It is also important that there be at least one Settings.txt file in the directory that will be used to detect and store the camera serial number and the ROI used for calibration (which is critical for later alignment with experimental data). An example of a typical calibration folder structure is shown below.
/calibration_folder/
├── bright00p1_Iter_CamA_ch0_stack0000_488nm.tif
├── bright00p1_Iter_CamA_ch1_stack0000_642nm.tif
├── bright00p1_Iter_Settings.txt
├── bright00p2_Iter_CamA_ch0_stack0000_488nm.tif
├── bright00p2_Iter_CamA_ch1_stack0000_642nm.tif
├── bright00p2_Iter_Settings.txt
├── bright00p4_Iter_CamA_ch0_stack0000_488nm.tif
├── bright00p4_Iter_CamA_ch1_stack0000_642nm.tif
├── bright00p4_Iter_Settings.txt
.
.
.
├── bright80p0_Iter_CamA_ch0_stack0000_488nm.tif
├── bright80p0_Iter_CamA_ch1_stack0000_642nm.tif
├── bright80p0_Iter_Settings.txt
├── bright90p0_Iter_CamA_ch0_stack0000_488nm.tif
├── bright90p0_Iter_CamA_ch1_stack0000_642nm.tif
├── bright90p0_Iter_Settings.txt
.
.
.
├── dark_Iter_CamA_ch0_stack0000_488nm.tif
├── dark_Iter_CamA_ch0_stack0001_488nm.tif
├── dark_Iter_CamA_ch0_stack0002_488nm.tif
.
.
.
Note
Don’t confuse the ~20,000 “dark images” used for estimating camera offset with the “dark images” (ch1) that immediately follow the “bright images” (ch0) in each image-pair with gradually increasing laser intensity. In the example below, everything that has ch1_stack0000_642nm.tif
in the name is a dark image used for estimating carryover charge (the 642nm laser wasn’t on), whereas everything that has the word dark
in the filename will be averaged together to measure camera offset. The only thing LLSpy cares about is the word “dark” in the filename. It will use those for offset measurement, and everything else is assumed to be a bright/dark (ch0/ch1) matched image-pair.
Note
A small example dataset for calibration can be downloaded here. For actual characterization, you should use more images than the number provided in the sample data.
Once you have gathered the data, you can generate the camera correction file using either the command line tool:
$ lls camera -c /path/to/calibration_folder/
or the “Camera Calibration” window in the LLSpy GUI, which can be found in the Tools menu.
In the GUI window, click the Select Folder
button next to the Image Folder
field and navigate to the folder containing your calibration data. Note, you may optionally provide pre-calculated dark average (AVG) and standard deviation (STD) projection images. But if you simply include the raw dark images in the calibration folder and put the word “dark” in their filenames (as shown above in the example folder structure), those files will be used to calculated the AVG and STD projection images for you. This is recommended (and it is required when using the command line interface, where you cannot provide the AVG and STD projections seperately). Click the Run
button and the program will calculate correction file. This may take quite a while (many hours even) depending on your system, but the progress bar will provide a time estimate after a short delay. Currently, the only way to stop the process is just to quit LLSpy (simply closing the window will not stop the process). Once done, the program will output the correction file into the same folder used for calibartion. Find this file (it will be labeled something like FlashParam_sn{}_roi{}_date{}.tif
) and store it somewhere you will remember.

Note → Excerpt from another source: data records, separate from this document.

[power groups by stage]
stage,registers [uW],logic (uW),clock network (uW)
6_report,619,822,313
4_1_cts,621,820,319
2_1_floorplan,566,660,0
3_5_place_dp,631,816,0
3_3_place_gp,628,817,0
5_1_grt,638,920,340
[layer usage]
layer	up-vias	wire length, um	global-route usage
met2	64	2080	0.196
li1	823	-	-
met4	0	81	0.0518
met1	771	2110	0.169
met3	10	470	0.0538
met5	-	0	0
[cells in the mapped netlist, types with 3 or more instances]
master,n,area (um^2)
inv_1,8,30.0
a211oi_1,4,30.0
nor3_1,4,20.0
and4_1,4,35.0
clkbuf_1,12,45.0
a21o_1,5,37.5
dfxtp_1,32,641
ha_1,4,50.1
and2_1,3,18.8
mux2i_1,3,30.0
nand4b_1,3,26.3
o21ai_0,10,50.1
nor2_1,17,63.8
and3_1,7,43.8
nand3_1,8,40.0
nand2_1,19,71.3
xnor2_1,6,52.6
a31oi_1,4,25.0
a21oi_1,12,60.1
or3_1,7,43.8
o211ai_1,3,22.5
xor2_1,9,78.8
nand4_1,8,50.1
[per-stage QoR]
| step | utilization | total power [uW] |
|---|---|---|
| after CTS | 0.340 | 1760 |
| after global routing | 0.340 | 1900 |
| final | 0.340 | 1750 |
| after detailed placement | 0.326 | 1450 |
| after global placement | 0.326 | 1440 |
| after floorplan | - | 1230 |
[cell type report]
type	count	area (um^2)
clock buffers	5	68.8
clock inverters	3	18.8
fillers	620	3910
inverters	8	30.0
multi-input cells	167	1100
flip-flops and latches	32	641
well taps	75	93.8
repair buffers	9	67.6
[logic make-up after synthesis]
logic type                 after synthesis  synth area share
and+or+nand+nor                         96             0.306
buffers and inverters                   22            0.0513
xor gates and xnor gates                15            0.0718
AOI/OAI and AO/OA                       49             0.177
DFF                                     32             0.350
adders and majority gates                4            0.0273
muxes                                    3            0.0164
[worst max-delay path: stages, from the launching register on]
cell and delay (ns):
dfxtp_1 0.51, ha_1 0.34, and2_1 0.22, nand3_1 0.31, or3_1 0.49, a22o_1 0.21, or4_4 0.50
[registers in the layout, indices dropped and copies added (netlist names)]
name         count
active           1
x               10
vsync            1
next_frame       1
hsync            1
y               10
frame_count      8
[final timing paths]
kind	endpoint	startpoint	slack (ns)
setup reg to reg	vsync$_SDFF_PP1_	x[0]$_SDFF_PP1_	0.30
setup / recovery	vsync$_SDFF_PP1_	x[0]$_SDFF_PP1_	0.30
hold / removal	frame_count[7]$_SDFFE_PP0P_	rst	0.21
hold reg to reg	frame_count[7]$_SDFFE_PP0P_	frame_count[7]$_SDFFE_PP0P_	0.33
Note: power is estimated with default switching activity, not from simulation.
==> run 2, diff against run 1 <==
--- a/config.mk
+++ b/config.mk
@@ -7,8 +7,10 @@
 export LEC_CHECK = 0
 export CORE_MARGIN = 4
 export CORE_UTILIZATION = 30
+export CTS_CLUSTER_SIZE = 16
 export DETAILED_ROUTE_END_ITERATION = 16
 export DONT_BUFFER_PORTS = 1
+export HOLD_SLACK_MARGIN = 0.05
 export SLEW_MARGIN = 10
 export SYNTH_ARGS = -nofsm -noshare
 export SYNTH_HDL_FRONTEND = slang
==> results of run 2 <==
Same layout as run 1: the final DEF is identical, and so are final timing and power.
$ cat src/rtl/instruction_fetch_if.sv
// Fetch-side bus bundle: instruction memory request/response plus the
// decode-facing instruction stream. master = fetch unit, slave = environment.
interface instruction_fetch_if #(
  parameter int XLEN = 32
);
  logic            imem_req_valid;
  logic            imem_req_ready;
  logic [XLEN-1:0] imem_req_address;
  logic            imem_resp_valid;
  logic [31:0]     imem_resp_data;
  logic            inst_valid;
  logic            inst_ready;
  logic [31:0]     inst_data;
  logic [XLEN-1:0] inst_address;

  modport master (
    output imem_req_valid, imem_req_address, inst_valid, inst_data, inst_address,
    input  imem_req_ready, imem_resp_valid, imem_resp_data, inst_ready
  );

  modport slave (
    input  imem_req_valid, imem_req_address, inst_valid, inst_data, inst_address,
    output imem_req_ready, imem_resp_valid, imem_resp_data, inst_ready
  );
endinterface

Applying the Correction in LLSpy¶
Once you have generated the camera correction file, you can use it to correct your experimental data. In the LLSpy GUI, on the Process tab, in the “Pre-Processing” section, click the ...
button next to the “CameraParam Tiff” field and select your camera correction tiff that you previously generated. To apply the correction check the “Do Flash Correction” checkbox. You may then select whether the correction is calculated single-threaded on the CPU, multithreaded in parallel on the CPU, or on the GPU using CUDA. For most purposes, parallel correction is the fastest (but CUDA is similarly fast).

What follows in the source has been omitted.